** Opening Source data block **
$ cat src/rtl/protStatusPkg.sv
package protStatusPkg;
  // Strobes from control to the status datapath, one cycle each.
  typedef struct packed {
    logic welSet;     // latch write enable
    logic welClr;     // drop write enable
    logic startStat;  // begin a status-write busy cycle
    logic startArr;   // begin an array-write busy cycle
    logic finish;     // busy cycle ends this edge
  } ctrlStrobe_t;
endpackage
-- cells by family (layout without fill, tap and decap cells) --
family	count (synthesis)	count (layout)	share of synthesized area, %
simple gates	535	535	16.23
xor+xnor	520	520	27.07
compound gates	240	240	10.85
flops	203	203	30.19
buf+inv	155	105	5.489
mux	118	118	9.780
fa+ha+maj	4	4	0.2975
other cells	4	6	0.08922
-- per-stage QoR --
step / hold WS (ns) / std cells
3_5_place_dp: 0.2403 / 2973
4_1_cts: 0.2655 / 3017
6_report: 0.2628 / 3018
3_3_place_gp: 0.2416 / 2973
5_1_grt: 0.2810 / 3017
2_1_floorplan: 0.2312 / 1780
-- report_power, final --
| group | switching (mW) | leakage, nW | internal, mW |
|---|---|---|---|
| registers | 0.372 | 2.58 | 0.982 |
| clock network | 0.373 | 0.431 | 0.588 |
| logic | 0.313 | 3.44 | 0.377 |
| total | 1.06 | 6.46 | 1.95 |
==> src/rtl/adc_bus_pkg.sv <==
package adc_bus_pkg;

    localparam int RES_W  = 12;
    localparam int BYTE_W = 8;
    localparam int NIB_W  = RES_W - BYTE_W;

    typedef enum logic {
        LEN_FULL  = 1'b0,
        LEN_SHORT = 1'b1
    } conv_len_e;

    typedef enum logic [1:0] {
        DRV_NONE,
        DRV_WORD,
        DRV_HI,
        DRV_LO
    } drive_sel_e;

    typedef struct packed {
        logic ce;
        logic cs_n;
        logic rc;
        logic baddr;
        logic full;
    } bus_ctl_t;

    localparam int CTL_W = $bits(bus_ctl_t);

    // Idle pin levels: disabled, deselected, read side
    localparam bus_ctl_t CTL_IDLE = '{ce: 1'b0, cs_n: 1'b1, rc: 1'b1, baddr: 1'b0, full: 1'b0};

    function automatic logic [RES_W-1:0] store_value(input logic [RES_W-1:0] raw, input conv_len_e len);
        logic [RES_W-1:0] v;
        v = raw;
        if (len == LEN_SHORT) v[NIB_W-1:0] = '0;
        return v;
    endfunction

    function automatic logic [RES_W-1:0] bus_value(input drive_sel_e sel, input logic [RES_W-1:0] res);
        logic [RES_W-1:0] v;
        case (sel)
            DRV_WORD: v = res;
            DRV_HI:   v = {res[RES_W-1 -: BYTE_W], {NIB_W{1'b0}}};
            DRV_LO:   v = {res[NIB_W-1:0], {BYTE_W{1'b0}}};
            default:  v = '0;
        endcase
        return v;
    endfunction

endpackage
<file path="src/rtl/flashresp_pkg.sv">
package flashresp_pkg;

  typedef enum logic [2:0] {
    PH_CMD, PH_ADDR, PH_DUMMY, PH_DATA, PH_CFG, PH_SKIP
  } phase_e;

  // decoded command attributes, latched once the opcode is complete
  typedef struct packed {
    logic is_read;
    logic is_id;
    logic is_cfg;
    logic addr_w4;
    logic data_w4;
    logic dummy;
  } cmd_t;

  // array content: a pure function of the byte index
  function automatic logic [7:0] fill_byte(input logic [15:0] idx);
    return idx[7:0] ^ idx[15:8] ^ 8'h3C;
  endfunction

endpackage

</file>
<file path="src/rtl/fr_edge.sv">
module fr_edge (
  input  logic clk,
  input  logic rst_n,
  input  logic sck,
  input  logic cs_n,
  output logic sck_rise,
  output logic sck_fall,
  output logic cs_rise
);
  logic sck_q, cs_q;

  always_ff @(posedge clk) begin
    if (!rst_n) begin
      sck_q <= 1'b0;
      cs_q  <= 1'b1;
    end else begin
      sck_q <= sck;
      cs_q  <= cs_n;
    end
  end

  assign sck_rise = sck & ~sck_q & ~cs_n;
  assign sck_fall = ~sck & sck_q & ~cs_n;
  assign cs_rise  = cs_n & ~cs_q;
endmodule

</file>
<file path="src/rtl/fr_decode.sv">
module fr_decode
  import flashresp_pkg::*;
#(
  parameter logic [7:0] CFG_OP = 8'hB1
) (
  input  logic [7:0] op,
  input  logic       quad,
  output cmd_t       cmd
);
  always_comb begin
    cmd = '0;
    if (op == CFG_OP) begin
      cmd.is_cfg = 1'b1;
    end else begin
      unique case (op)
        8'h03: begin
          cmd.is_read = 1'b1; cmd.addr_w4 = quad; cmd.data_w4 = quad;
        end
        8'h0B: begin
          cmd.is_read = 1'b1; cmd.addr_w4 = quad; cmd.data_w4 = quad;
          cmd.dummy = 1'b1;
        end
        8'h6B: begin
          cmd.is_read = 1'b1; cmd.addr_w4 = quad; cmd.data_w4 = 1'b1;
          cmd.dummy = 1'b1;
        end
        8'hEB: begin
          cmd.is_read = 1'b1; cmd.addr_w4 = 1'b1; cmd.data_w4 = 1'b1;
          cmd.dummy = 1'b1;
        end
        8'h9F: begin
          cmd.is_id = ~quad; cmd.data_w4 = 1'b0;
        end
        8'hAF: begin
          cmd.is_id = quad; cmd.data_w4 = 1'b1;
        end
        default: cmd = '0;
      endcase
    end
  end
endmodule

</file>
<file path="src/rtl/fr_shiftout.sv">
module fr_shiftout (
  input  logic       clk,
  input  logic       rst_n,
  input  logic       clear,
  input  logic       shift,
  input  logic       w4,
  input  logic [7:0] byte_in,
  output logic       load,
  output logic [3:0] drive,
  output logic       active
);
  logic [2:0] rem;
  logic [7:0] sr;

  assign load = shift & (rem == 3'd0);

  always_ff @(posedge clk) begin
    if (!rst_n) begin
      rem    <= '0;
      sr     <= '0;
      drive  <= '0;
      active <= 1'b0;
    end else if (clear) begin
      rem    <= '0;
      active <= 1'b0;
    end else if (shift) begin
      active <= 1'b1;
      if (rem == 3'd0) begin
        drive <= w4 ? byte_in[7:4] : {2'b00, byte_in[7], 1'b0};
        sr    <= w4 ? {byte_in[3:0], 4'b0000} : {byte_in[6:0], 1'b0};
        rem   <= w4 ? 3'd4 : 3'd7;
      end else begin
        drive <= w4 ? sr[7:4] : {2'b00, sr[7], 1'b0};
        sr    <= w4 ? {sr[3:0], 4'b0000} : {sr[6:0], 1'b0};
        rem   <= rem - (w4 ? 3'd4 : 3'd1);
      end
    end
  end
endmodule

</file>
<file path="src/rtl/flash_mode_responder.sv">
module flash_mode_responder
  import flashresp_pkg::*;
#(
  parameter int         ADDR_BITS  = 24,
  parameter int         MEM_AW     = 8,
  parameter int         DUMMY_CLKS = 8,
  parameter logic [7:0] CFG_OP     = 8'hB1,
  parameter logic [7:0] MFR_ID     = 8'h5E,
  parameter logic [7:0] TYPE_ID    = 8'h71,
  parameter logic [7:0] CAP_ID     = 8'h18
) (
  input  logic       clk,
  input  logic       rst_n,
  input  logic       boot_quad,
  input  logic       cs_n,
  input  logic       sck,
  input  logic [3:0] dq_in,
  output logic [3:0] dq_out,
  output logic [3:0] dq_oe
);
  localparam int CNT_MAX = (ADDR_BITS > DUMMY_CLKS) ? ADDR_BITS : DUMMY_CLKS;
  localparam int CNT_W   = $clog2(CNT_MAX + 4) + 1;

  phase_e               phase;
  logic [CNT_W-1:0]     cnt, cnt_next, step;
  logic [ADDR_BITS-1:0] sr_in, sr_next;
  logic [MEM_AW-1:0]    addr_q;
  logic                 quad_q, pend_v, pend_bit;
  cmd_t                 dec_q, dec_now;
  logic                 sck_rise, sck_fall, cs_rise;
  logic                 in_w4, ph_data, shift_out, load, active;
  logic [7:0]           byte_src, id_byte;
  logic [3:0]           drive;

  fr_edge u_edge (
    .clk(clk), .rst_n(rst_n), .sck(sck), .cs_n(cs_n),
    .sck_rise(sck_rise), .sck_fall(sck_fall), .cs_rise(cs_rise)
  );

  assign in_w4    = (phase == PH_ADDR) ? dec_q.addr_w4 : quad_q;
  assign step     = in_w4 ? CNT_W'(4) : CNT_W'(1);
  assign cnt_next = cnt + step;
  assign sr_next  = in_w4 ? {sr_in[ADDR_BITS-5:0], dq_in}
                          : {sr_in[ADDR_BITS-2:0], dq_in[0]};

  fr_decode #(.CFG_OP(CFG_OP)) u_dec (
    .op(sr_next[7:0]), .quad(quad_q), .cmd(dec_now)
  );

  always_comb begin
    unique case (addr_q[1:0])
      2'd0:    id_byte = MFR_ID;
      2'd1:    id_byte = TYPE_ID;
      default: id_byte = CAP_ID;
    endcase
  end
  assign byte_src  = dec_q.is_id ? id_byte : fill_byte(16'(addr_q));
  assign ph_data   = (phase == PH_DATA);
  assign shift_out = sck_fall & ph_data;

  fr_shiftout u_out (
    .clk(clk), .rst_n(rst_n), .clear(cs_n | ~ph_data), .shift(shift_out),
    .w4(dec_q.data_w4), .byte_in(byte_src),
    .load(load), .drive(drive), .active(active)
  );

  always_ff @(posedge clk) begin
    if (!rst_n) begin
      quad_q   <= boot_quad;
      phase    <= PH_CMD;
      cnt      <= '0;
      sr_in    <= '0;
      addr_q   <= '0;
      dec_q    <= '0;
      pend_v   <= 1'b0;
      pend_bit <= 1'b0;
    end else if (cs_n) begin
      phase  <= PH_CMD;
      cnt    <= '0;
      pend_v <= 1'b0;
      if (cs_rise && pend_v) quad_q <= pend_bit;
    end else begin
      if (load) begin
        if (dec_q.is_id) addr_q <= (addr_q[1:0] == 2'd2) ? '0 : addr_q + 1'b1;
        else             addr_q <= addr_q + 1'b1;
      end
      if (sck_rise) begin
        unique case (phase)
          PH_CMD: begin
            sr_in <= sr_next;
            cnt   <= cnt_next;
            if (cnt_next == CNT_W'(8)) begin
              dec_q <= dec_now;
              cnt   <= '0;
              if (dec_now.is_read)      phase <= PH_ADDR;
              else if (dec_now.is_id) begin
                phase  <= PH_DATA;
                addr_q <= '0;
              end
              else if (dec_now.is_cfg)  phase <= PH_CFG;
              else                      phase <= PH_SKIP;
            end
          end
          PH_ADDR: begin
            sr_in <= sr_next;
            cnt   <= cnt_next;
            if (cnt_next == CNT_W'(ADDR_BITS)) begin
              addr_q <= sr_next[MEM_AW-1:0];
              cnt    <= '0;
              phase  <= dec_q.dummy ? PH_DUMMY : PH_DATA;
            end
          end
          PH_DUMMY: begin
            cnt <= cnt + 1'b1;
            if (cnt == CNT_W'(DUMMY_CLKS - 1)) begin
              cnt   <= '0;
              phase <= PH_DATA;
            end
          end
          PH_CFG: begin
            sr_in <= sr_next;
            cnt   <= cnt_next;
            if (cnt_next == CNT_W'(8)) begin
              pend_v   <= 1'b1;
              pend_bit <= sr_next[7];
              phase    <= PH_SKIP;
            end
          end
          default: ;
        endcase
      end
    end
  end

  assign dq_out = drive;
  assign dq_oe  = active ? (dec_q.data_w4 ? 4'b1111 : 4'b0010) : 4'b0000;
endmodule

</file>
** Closing Source data block **
*Assignment*: Reproduce the lines above, beginning at the line with "-- per-stage QoR" and stopping after the line with "function automatic logic [RES_W-1:0] bus_value(input", exactly as they are.

*Your response*:
-- per-stage QoR --
step / hold WS (ns) / std cells
3_5_place_dp: 0.2403 / 2973
4_1_cts: 0.2655 / 3017
6_report: 0.2628 / 3018
3_3_place_gp: 0.2416 / 2973
5_1_grt: 0.2810 / 3017
2_1_floorplan: 0.2312 / 1780
-- report_power, final --
| group | switching (mW) | leakage, nW | internal, mW |
|---|---|---|---|
| registers | 0.372 | 2.58 | 0.982 |
| clock network | 0.373 | 0.431 | 0.588 |
| logic | 0.313 | 3.44 | 0.377 |
| total | 1.06 | 6.46 | 1.95 |
==> src/rtl/adc_bus_pkg.sv <==
package adc_bus_pkg;

    localparam int RES_W  = 12;
    localparam int BYTE_W = 8;
    localparam int NIB_W  = RES_W - BYTE_W;

    typedef enum logic {
        LEN_FULL  = 1'b0,
        LEN_SHORT = 1'b1
    } conv_len_e;

    typedef enum logic [1:0] {
        DRV_NONE,
        DRV_WORD,
        DRV_HI,
        DRV_LO
    } drive_sel_e;

    typedef struct packed {
        logic ce;
        logic cs_n;
        logic rc;
        logic baddr;
        logic full;
    } bus_ctl_t;

    localparam int CTL_W = $bits(bus_ctl_t);

    // Idle pin levels: disabled, deselected, read side
    localparam bus_ctl_t CTL_IDLE = '{ce: 1'b0, cs_n: 1'b1, rc: 1'b1, baddr: 1'b0, full: 1'b0};

    function automatic logic [RES_W-1:0] store_value(input logic [RES_W-1:0] raw, input conv_len_e len);
        logic [RES_W-1:0] v;
        v = raw;
        if (len == LEN_SHORT) v[NIB_W-1:0] = '0;
        return v;
    endfunction

    function automatic logic [RES_W-1:0] bus_value(input drive_sel_e sel, input logic [RES_W-1:0] res);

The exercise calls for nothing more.